On both “Unholy” and “Party Up the Street,” Cyrus embraces her proclivities for drug use (shocking to feel this is outsider behavior in 2019) and defends herself from certain slings and arrows still coming her way after the 2013 Bangerz era (see: the raunchy “Wrecking Ball” and “We Can’t Stop” clips, not to mention a certain MTV VMAs performance). Frankly, this is where Cyrus could take some advice from an old adage: The best revenge is living well — there’s truly no need at this point to give her haters oxygen.
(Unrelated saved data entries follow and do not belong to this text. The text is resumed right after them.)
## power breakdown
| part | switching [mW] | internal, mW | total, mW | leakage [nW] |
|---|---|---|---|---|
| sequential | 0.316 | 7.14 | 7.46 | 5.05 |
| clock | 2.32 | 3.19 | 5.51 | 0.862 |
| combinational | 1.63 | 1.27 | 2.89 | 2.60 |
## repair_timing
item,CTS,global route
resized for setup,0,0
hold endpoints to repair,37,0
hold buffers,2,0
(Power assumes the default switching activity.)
On “D.R.E.A.M.,” Cyrus taps into the golden age of hip hop, sampling not only the samples but a twist on the lyrics of that Wu-Tang Clan classic, “C.R.E.A.M.” Having Ghostface Killah on the track is meant to be a kind of co-sign, but it centers her in a scene and genre that isn’t about her. She ends up doing the same on “Cattitude” which, despite the feature from RuPaul, makes drag culture into Miley culture. So, yes, despite her intentions, Cyrus still has an appropriation problem.
The EP’s best track is its last, “The Most.” A co-write with Mark Ronson, it’s vulnerable, confessional, and the most traditional pop song included. It’s an easy track, and sentiment, to like because it doesn’t omit the messy sides of Miley. She doesn’t hit all the notes perfectly, and she talks about her own failings and dark days — she could obviously go darker and harder, and it would work here too. Six years after Bangerz, this former child star has finally married the apparent love of her life, Liam Hemsworth — whom this song may or may not be about, and proved the depth and breadth of her musicianship in one-off moments like a live cover of Tom Petty’s “Wildflowers” on The Tonight Show. Sometimes it’s hard to find that more mature, sophisticated artist and woman on this EP.
On the whole, She Is Coming suffers because Cyrus silos different musical moods and sides of herself rather than seamlessly folding them into a whole. It feels like Cyrus is working to discover herself and include us in her journey — she has yet to realize the sum of her often extraordinary parts quite yet.